REVIEW: The Coral – Coral Island

The Coral have never taken the easy route. This is the band who followed up two albums of radio hits with Nightfreak and the Sons of Becker. Even by their standards, though, choosing to release a concept double album set in an imagined seaside town seems to be a work of bloody-mindedness in a world of streaming and shortened attention spans. Whatever their rationale, it is a decision that has paid off. The 24 tracks on offer here, including several spoken word interludes adding colour to the world they sketch out in their songs, capture the band at their most undeniably ‘them’.

The same influences that the band have worn on their sleeve for their career surface again here. The music takes in psychedelia, Merseybeat, chanson, folk and a whole range of 60s-adjacent genres in between. Which is not to say that the band are offering up pastiches of others’ work. These influences are corralled into a sound that, whilst evoking those influences, is unmistakably theirs.

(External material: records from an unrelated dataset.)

File: src/rtl/mshr_free_pick.sv
module mshr_free_pick #(
  parameter int PHYS  = 4,
  parameter int IDX_W = 2
) (
  input  logic             clk_i,
  input  logic             rst_ni,
  input  logic [PHYS-1:0]  free_vec_i,
  input  logic [PHYS-1:0]  freed_vec_i,
  output logic             pick_v_o,
  output logic [IDX_W-1:0] pick_idx_o
);
  localparam int RW = $clog2(PHYS) + 2;
  localparam logic [RW-1:0] RMAX = '1;

  // rank 0 = most recently freed
  logic [RW-1:0] rank_q [PHYS];
  logic [RW-1:0] best;

  always_ff @(posedge clk_i or negedge rst_ni) begin
    if (!rst_ni) begin
      for (int i = 0; i < PHYS; i++) rank_q[i] <= RW'(i);
    end else if (|freed_vec_i) begin
      for (int i = 0; i < PHYS; i++) begin
        if (freed_vec_i[i]) rank_q[i] <= '0;
        else if (free_vec_i[i] && rank_q[i] != RMAX) rank_q[i] <= rank_q[i] + 1'b1;
      end
    end
  end

  always_comb begin
    pick_v_o   = 1'b0;
    pick_idx_o = '0;
    best       = RMAX;
    for (int i = 0; i < PHYS; i++) begin
      if (free_vec_i[i] && (!pick_v_o || rank_q[i] < best)) begin
        pick_v_o   = 1'b1;
        pick_idx_o = IDX_W'(i);
        best       = rank_q[i];
      end
    end
  end

  AST_PICK_FREE: assert property (@(posedge clk_i) disable iff (!rst_ni)
    pick_v_o |-> free_vec_i[pick_idx_o]);
endmodule

File: src/rtl/mshr_issue_sel.sv
module mshr_issue_sel #(
  parameter int PHYS   = 4,
  parameter int IDX_W  = 2,
  parameter int TIME_W = 8
) (
  input  logic              clk_i,
  input  logic              rst_ni,
  input  logic [TIME_W-1:0] now_i,
  input  logic [PHYS-1:0]   wait_vec_i,
  input  logic [TIME_W-1:0] rt_i [PHYS],
  input  logic [PHYS-1:0]   ins_vec_i,
  input  logic [PHYS-1:0]   leave_vec_i,
  input  logic              front_set_i,
  input  logic [IDX_W-1:0]  front_idx_i,
  output logic              issue_v_o,
  output logic [IDX_W-1:0]  issue_idx_o
);
  // older_q[i][j]: i joined the waiting set before j
  logic [PHYS-1:0]  older_q [PHYS];
  logic             front_v_q;
  logic [IDX_W-1:0] front_idx_q;
  logic [PHYS-1:0]  elig, win;

  always_ff @(posedge clk_i or negedge rst_ni) begin
    if (!rst_ni) begin
      for (int i = 0; i < PHYS; i++) older_q[i] <= '0;
    end else begin
      for (int k = 0; k < PHYS; k++) begin
        if (ins_vec_i[k]) begin
          older_q[k] <= '0;
          for (int j = 0; j < PHYS; j++) begin
            if (j != k) older_q[j][k] <= 1'b1;
          end
        end
      end
    end
  end

  always_ff @(posedge clk_i or negedge rst_ni) begin
    if (!rst_ni) begin
      front_v_q   <= 1'b0;
      front_idx_q <= '0;
    end else if (front_set_i) begin
      front_v_q   <= 1'b1;
      front_idx_q <= front_idx_i;
    end else if (front_v_q && leave_vec_i[front_idx_q]) begin
      front_v_q   <= 1'b0;
    end
  end

  always_comb begin
    for (int i = 0; i < PHYS; i++) elig[i] = wait_vec_i[i] && (rt_i[i] <= now_i);
    for (int i = 0; i < PHYS; i++) begin
      win[i] = elig[i];
      for (int j = 0; j < PHYS; j++) begin
        if (j != i && elig[j]) begin
          if (!((rt_i[i] < rt_i[j]) || (rt_i[i] == rt_i[j] && older_q[i][j])))
            win[i] = 1'b0;
        end
      end
    end
  end

  always_comb begin
    issue_v_o   = 1'b0;
    issue_idx_o = '0;
    if (front_v_q && wait_vec_i[front_idx_q]) begin
      issue_v_o   = 1'b1;
      issue_idx_o = front_idx_q;
    end else begin
      for (int i = PHYS - 1; i >= 0; i--) begin
        if (win[i]) begin
          issue_v_o   = 1'b1;
          issue_idx_o = IDX_W'(i);
        end
      end
    end
  end

  AST_FRONT_WAITING: assert property (@(posedge clk_i) disable iff (!rst_ni)
    front_v_q |-> wait_vec_i[front_idx_q]);
  AST_ONE_WINNER: assert property (@(posedge clk_i) disable iff (!rst_ni)
    $onehot0(win));
  AST_ISSUE_WAITING: assert property (@(posedge clk_i) disable iff (!rst_ni)
    issue_v_o |-> wait_vec_i[issue_idx_o]);
endmodule

File: src/rtl/mshr_match.sv
module mshr_match #(
  parameter int PHYS   = 4,
  parameter int IDX_W  = 2,
  parameter int ADDR_W = 16
) (
  input  logic [ADDR_W-1:0] addr_i,
  input  logic              secure_i,
  input  logic [PHYS-1:0]   valid_vec_i,
  input  logic [PHYS-1:0]   wait_vec_i,
  input  logic [ADDR_W-1:0] ent_addr_i [PHYS],
  input  logic [PHYS-1:0]   ent_sec_i,
  output logic [PHYS-1:0]   match_vec_o,
  output logic              hit_o,
  output logic [IDX_W-1:0]  idx_o,
  output logic              wait_hit_o
);
  always_comb begin
    for (int i = 0; i < PHYS; i++)
      match_vec_o[i] = valid_vec_i[i] && ent_addr_i[i] == addr_i && ent_sec_i[i] == secure_i;
    hit_o      = |match_vec_o;
    wait_hit_o = |(match_vec_o & wait_vec_i);
    idx_o      = '0;
    for (int i = PHYS - 1; i >= 0; i--) begin
      if (match_vec_o[i]) idx_o = IDX_W'(i);
    end
  end
endmodule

Nor are they simply rehashing former glories. The songs on show here are as effortless and melodic as any in their career. Just listen to ‘Change Your Mind’ with its sunny strummed guitar and the gorgeous backing vocals on the chorus, or ‘Old Photographs’ with its maudlin but beautiful lyrics about old photographs being ‘negatives of nowhere towns’. To say that the boys know their way around a tune would be an understatement.

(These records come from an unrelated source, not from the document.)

<file path="src/rtl/exc_seq_pkg.sv">
package exc_seq_pkg;
  typedef enum logic [1:0] {
    EXC_NONE = 2'd0,
    EXC_IRQ  = 2'd1,
    EXC_FIQ  = 2'd2
  } exc_kind_e;

  localparam int MODE_W   = 5;
  localparam int BIT_TSTATE = 5;
  localparam int BIT_FDIS   = 6;
  localparam int BIT_IDIS   = 7;
  localparam int BIT_ADIS   = 8;
  localparam int BIT_ENDIAN = 9;

  localparam logic [MODE_W-1:0] MODE_IRQ = 5'b10010;
  localparam logic [MODE_W-1:0] MODE_FIQ = 5'b10001;
endpackage

</file>
<file path="src/rtl/exc_arbiter.sv">
module exc_arbiter
  import exc_seq_pkg::*;
(
  input  logic      irq_req,
  input  logic      fiq_req,
  input  logic      irq_disabled,
  input  logic      fiq_disabled,
  output exc_kind_e kind
);
  logic irq_ok;
  logic fiq_ok;

  assign irq_ok = irq_req & ~irq_disabled;
  assign fiq_ok = fiq_req & ~fiq_disabled;

  // Fixed priority: the fast interrupt wins over the normal one.
  always_comb begin
    if (fiq_ok)      kind = EXC_FIQ;
    else if (irq_ok) kind = EXC_IRQ;
    else             kind = EXC_NONE;
  end
endmodule

</file>
<file path="src/rtl/exc_vector_sel.sv">
module exc_vector_sel
  import exc_seq_pkg::*;
#(
  parameter int              XLEN      = 32,
  parameter logic [XLEN-1:0] LOW_BASE  = 32'h0000_0000,
  parameter logic [XLEN-1:0] HIGH_BASE = 32'hFFFF_0000,
  parameter int              IRQ_OFF   = 'h18,
  parameter int              FIQ_OFF   = 'h1C
) (
  input  exc_kind_e       kind,
  input  logic            high_vec,
  output logic [XLEN-1:0] vector
);
  localparam logic [XLEN-1:0] IRQ_OFS = XLEN'(IRQ_OFF);
  localparam logic [XLEN-1:0] FIQ_OFS = XLEN'(FIQ_OFF);

  logic [XLEN-1:0] base;

  assign base = high_vec ? HIGH_BASE : LOW_BASE;

  always_comb begin
    unique case (kind)
      EXC_FIQ: vector = base | FIQ_OFS;
      EXC_IRQ: vector = base | IRQ_OFS;
      default: vector = base;
    endcase
  end
endmodule

</file>
<file path="src/rtl/exc_status_build.sv">
module exc_status_build
  import exc_seq_pkg::*;
#(
  parameter int XLEN = 32
) (
  input  logic [XLEN-1:0] cur_status,
  input  exc_kind_e       kind,
  input  logic            endian_cfg,
  output logic [XLEN-1:0] next_status
);
  always_comb begin
    next_status             = cur_status;
    next_status[BIT_TSTATE] = 1'b0;
    next_status[BIT_IDIS]   = 1'b1;
    next_status[BIT_ADIS]   = 1'b1;
    next_status[BIT_ENDIAN] = endian_cfg;
    if (kind == EXC_FIQ) begin
      next_status[MODE_W-1:0] = MODE_FIQ;
      next_status[BIT_FDIS]   = 1'b1;
    end else begin
      next_status[MODE_W-1:0] = MODE_IRQ;
    end
  end
endmodule

</file>
<file path="src/rtl/exc_entry_seq.sv">
module exc_entry_seq
  import exc_seq_pkg::*;
#(
  parameter int              XLEN      = 32,
  parameter int              LINK_OFF  = 4,
  parameter logic [XLEN-1:0] LOW_BASE  = 32'h0000_0000,
  parameter logic [XLEN-1:0] HIGH_BASE = 32'hFFFF_0000
) (
  input  logic            clk,
  input  logic            rst,
  input  logic [XLEN-1:0] cur_pc,
  input  logic [XLEN-1:0] cur_status,
  input  logic            endian_cfg,
  input  logic            high_vec,
  input  logic            irq_req,
  input  logic            fiq_req,
  output logic [XLEN-1:0] new_pc,
  output logic [XLEN-1:0] link,
  output logic [XLEN-1:0] saved_status,
  output logic [XLEN-1:0] status_out,
  output logic            taken,
  output logic            taken_fiq
);
  localparam logic [XLEN-1:0] LINK_STEP = XLEN'(LINK_OFF);

  exc_kind_e       kind;
  logic [XLEN-1:0] vec_d;
  logic [XLEN-1:0] status_d;

  exc_arbiter u_arb (
    .irq_req      (irq_req),
    .fiq_req      (fiq_req),
    .irq_disabled (cur_status[BIT_IDIS]),
    .fiq_disabled (cur_status[BIT_FDIS]),
    .kind         (kind)
  );

  exc_vector_sel #(
    .XLEN      (XLEN),
    .LOW_BASE  (LOW_BASE),
    .HIGH_BASE (HIGH_BASE)
  ) u_vec (
    .kind     (kind),
    .high_vec (high_vec),
    .vector   (vec_d)
  );

  exc_status_build #(.XLEN(XLEN)) u_st (
    .cur_status  (cur_status),
    .kind        (kind),
    .endian_cfg  (endian_cfg),
    .next_status (status_d)
  );

  always_ff @(posedge clk) begin
    if (rst) begin
      new_pc       <= '0;
      link         <= '0;
      saved_status <= '0;
      status_out   <= '0;
      taken        <= 1'b0;
      taken_fiq    <= 1'b0;
    end else begin
      taken     <= (kind != EXC_NONE);
      taken_fiq <= (kind == EXC_FIQ);
      if (kind != EXC_NONE) begin
        new_pc       <= vec_d;
        link         <= cur_pc + LINK_STEP;
        saved_status <= cur_status;
        status_out   <= status_d;
      end
    end
  end
endmodule

</file>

On some songs, like the penultimate ‘Calico Girl’, they strip things back to just voice and guitar, no production effects to soften the absent-minded dreaming of his ‘calico girl’ and ‘Monte Carlo millions’. Elsewhere, their approach is more expansive. On ‘Vacancy’ they deploy organ to Zombies-like effect, whilst ‘Summertime’ makes use of steel guitar and music hall piano to conjure up holidays by the sea.

There’s also a poetry in their lyrics that I haven’t sensed so strongly before. That chorus from ‘Old Photographs’ is a haunting image, one that gets under your skin without you really knowing why. “There’s a mist on the river / for you” from ‘Mist on the river’ is another line whose initial simplicity gives way to richer symbolism. The album is full of nuggets like this. Snippets of lyrics hang around at the fringes of your consciousness as the songs play, arresting but hard to pin down.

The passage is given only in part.